## INSTRUCTIONS TO FOLLOW:
Report the number of lines in the data below where the string "assign" shows up, and only that number.

[Stored data]
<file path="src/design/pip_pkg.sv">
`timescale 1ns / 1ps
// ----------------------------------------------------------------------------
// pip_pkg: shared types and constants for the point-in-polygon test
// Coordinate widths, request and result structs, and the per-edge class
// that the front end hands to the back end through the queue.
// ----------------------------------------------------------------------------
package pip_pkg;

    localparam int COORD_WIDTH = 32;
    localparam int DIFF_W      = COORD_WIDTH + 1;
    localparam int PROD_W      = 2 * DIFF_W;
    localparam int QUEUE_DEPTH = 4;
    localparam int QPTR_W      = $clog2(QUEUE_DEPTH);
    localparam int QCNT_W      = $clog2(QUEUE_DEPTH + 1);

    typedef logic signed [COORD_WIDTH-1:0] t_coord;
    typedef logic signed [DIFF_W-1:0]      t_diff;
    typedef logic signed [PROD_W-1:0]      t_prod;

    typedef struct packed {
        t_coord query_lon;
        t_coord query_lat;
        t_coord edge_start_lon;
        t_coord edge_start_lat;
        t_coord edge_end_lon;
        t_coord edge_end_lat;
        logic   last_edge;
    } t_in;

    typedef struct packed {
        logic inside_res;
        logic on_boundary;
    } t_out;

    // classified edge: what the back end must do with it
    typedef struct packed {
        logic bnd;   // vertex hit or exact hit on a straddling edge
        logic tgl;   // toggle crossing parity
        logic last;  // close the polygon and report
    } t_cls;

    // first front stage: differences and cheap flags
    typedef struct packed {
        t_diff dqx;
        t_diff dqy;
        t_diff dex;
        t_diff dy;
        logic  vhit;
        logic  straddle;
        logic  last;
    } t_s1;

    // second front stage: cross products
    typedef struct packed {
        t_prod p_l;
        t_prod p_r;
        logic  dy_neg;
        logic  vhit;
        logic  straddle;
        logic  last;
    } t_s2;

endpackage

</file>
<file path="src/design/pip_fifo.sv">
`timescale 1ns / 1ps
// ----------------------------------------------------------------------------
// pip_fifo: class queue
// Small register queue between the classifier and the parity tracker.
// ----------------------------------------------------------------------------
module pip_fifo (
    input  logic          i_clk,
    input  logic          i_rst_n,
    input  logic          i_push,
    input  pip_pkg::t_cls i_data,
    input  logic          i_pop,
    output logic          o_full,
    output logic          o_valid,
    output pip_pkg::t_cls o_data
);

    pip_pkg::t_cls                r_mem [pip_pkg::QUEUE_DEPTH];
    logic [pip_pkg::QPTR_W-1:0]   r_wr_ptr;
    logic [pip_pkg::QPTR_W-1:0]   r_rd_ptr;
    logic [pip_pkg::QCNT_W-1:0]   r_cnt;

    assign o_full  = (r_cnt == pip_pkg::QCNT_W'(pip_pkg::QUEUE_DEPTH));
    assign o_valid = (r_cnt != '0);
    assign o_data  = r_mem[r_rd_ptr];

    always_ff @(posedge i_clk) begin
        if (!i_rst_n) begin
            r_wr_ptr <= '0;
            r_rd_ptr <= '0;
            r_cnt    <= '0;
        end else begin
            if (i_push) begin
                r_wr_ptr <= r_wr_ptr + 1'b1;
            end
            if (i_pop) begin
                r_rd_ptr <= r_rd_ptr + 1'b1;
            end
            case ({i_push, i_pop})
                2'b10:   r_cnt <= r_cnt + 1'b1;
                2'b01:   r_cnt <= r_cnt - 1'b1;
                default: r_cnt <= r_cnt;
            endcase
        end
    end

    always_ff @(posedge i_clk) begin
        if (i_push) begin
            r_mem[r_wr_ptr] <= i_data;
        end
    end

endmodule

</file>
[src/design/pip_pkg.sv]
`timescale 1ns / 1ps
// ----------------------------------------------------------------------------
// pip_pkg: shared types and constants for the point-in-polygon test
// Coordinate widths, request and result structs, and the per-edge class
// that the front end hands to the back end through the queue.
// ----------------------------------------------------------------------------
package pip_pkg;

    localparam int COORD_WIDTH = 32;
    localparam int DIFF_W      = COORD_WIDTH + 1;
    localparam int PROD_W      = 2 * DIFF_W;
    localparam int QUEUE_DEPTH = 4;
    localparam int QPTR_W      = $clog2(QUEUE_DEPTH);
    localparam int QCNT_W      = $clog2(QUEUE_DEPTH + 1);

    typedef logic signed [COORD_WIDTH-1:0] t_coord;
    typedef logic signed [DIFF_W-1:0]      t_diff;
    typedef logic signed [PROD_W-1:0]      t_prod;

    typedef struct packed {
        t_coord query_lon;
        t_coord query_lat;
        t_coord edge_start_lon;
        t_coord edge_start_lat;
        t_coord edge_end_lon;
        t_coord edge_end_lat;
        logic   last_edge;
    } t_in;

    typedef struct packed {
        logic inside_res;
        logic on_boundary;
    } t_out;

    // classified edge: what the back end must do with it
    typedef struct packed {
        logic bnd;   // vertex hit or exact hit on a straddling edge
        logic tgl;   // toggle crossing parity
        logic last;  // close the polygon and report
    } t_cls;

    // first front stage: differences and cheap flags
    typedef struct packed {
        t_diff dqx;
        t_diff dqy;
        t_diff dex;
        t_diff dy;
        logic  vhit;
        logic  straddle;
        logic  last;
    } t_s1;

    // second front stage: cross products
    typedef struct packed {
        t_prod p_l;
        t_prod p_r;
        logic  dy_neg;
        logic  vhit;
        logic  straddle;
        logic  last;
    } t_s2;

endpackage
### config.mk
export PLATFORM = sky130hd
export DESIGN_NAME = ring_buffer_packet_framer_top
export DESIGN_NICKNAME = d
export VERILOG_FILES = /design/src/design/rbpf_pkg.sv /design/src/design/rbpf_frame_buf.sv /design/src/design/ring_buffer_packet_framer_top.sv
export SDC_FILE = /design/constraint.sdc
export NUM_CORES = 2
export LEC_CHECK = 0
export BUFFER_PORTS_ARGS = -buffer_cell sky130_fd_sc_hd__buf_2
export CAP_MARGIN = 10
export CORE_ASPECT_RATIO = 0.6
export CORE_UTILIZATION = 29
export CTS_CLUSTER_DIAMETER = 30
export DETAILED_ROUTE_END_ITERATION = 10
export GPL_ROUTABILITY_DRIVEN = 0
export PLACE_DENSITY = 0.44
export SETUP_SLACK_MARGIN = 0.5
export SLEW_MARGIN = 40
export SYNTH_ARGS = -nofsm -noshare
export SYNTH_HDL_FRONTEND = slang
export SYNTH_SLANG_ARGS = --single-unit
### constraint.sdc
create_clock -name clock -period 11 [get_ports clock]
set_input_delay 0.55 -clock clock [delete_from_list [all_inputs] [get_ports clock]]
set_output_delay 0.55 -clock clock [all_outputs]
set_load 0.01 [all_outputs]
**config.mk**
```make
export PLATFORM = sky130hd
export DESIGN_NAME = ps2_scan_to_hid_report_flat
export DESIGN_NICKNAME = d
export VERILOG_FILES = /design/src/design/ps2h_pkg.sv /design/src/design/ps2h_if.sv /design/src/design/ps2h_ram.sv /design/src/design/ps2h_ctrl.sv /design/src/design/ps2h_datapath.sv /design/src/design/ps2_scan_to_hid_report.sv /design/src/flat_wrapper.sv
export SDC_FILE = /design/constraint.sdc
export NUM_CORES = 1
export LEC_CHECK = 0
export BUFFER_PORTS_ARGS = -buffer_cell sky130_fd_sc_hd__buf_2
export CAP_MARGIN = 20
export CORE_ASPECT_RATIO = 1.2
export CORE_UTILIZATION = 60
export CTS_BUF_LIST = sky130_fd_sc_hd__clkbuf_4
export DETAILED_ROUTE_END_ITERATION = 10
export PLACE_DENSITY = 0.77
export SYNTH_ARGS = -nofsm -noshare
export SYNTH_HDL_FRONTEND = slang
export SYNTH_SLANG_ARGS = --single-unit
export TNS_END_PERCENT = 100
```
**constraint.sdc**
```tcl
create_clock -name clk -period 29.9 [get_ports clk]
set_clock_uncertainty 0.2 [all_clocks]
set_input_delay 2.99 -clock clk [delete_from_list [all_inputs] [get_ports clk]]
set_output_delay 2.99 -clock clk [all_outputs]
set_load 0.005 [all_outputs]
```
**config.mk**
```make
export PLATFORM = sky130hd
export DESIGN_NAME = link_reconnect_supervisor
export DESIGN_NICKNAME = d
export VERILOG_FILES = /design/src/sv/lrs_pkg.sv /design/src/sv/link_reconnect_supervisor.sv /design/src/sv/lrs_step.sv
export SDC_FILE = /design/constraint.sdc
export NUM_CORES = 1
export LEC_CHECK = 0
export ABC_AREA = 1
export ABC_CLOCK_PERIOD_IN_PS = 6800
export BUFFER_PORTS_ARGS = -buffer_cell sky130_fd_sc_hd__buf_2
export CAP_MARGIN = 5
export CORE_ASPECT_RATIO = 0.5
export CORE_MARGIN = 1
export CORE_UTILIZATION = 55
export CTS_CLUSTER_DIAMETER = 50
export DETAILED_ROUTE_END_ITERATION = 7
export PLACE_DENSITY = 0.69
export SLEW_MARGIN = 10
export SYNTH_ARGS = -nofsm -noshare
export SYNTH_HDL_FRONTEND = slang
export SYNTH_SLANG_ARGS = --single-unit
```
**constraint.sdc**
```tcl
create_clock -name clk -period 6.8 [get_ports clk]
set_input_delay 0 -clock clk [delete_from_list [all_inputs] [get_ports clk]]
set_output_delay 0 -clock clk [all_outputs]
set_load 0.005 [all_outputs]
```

## TASK RESPONSE:
3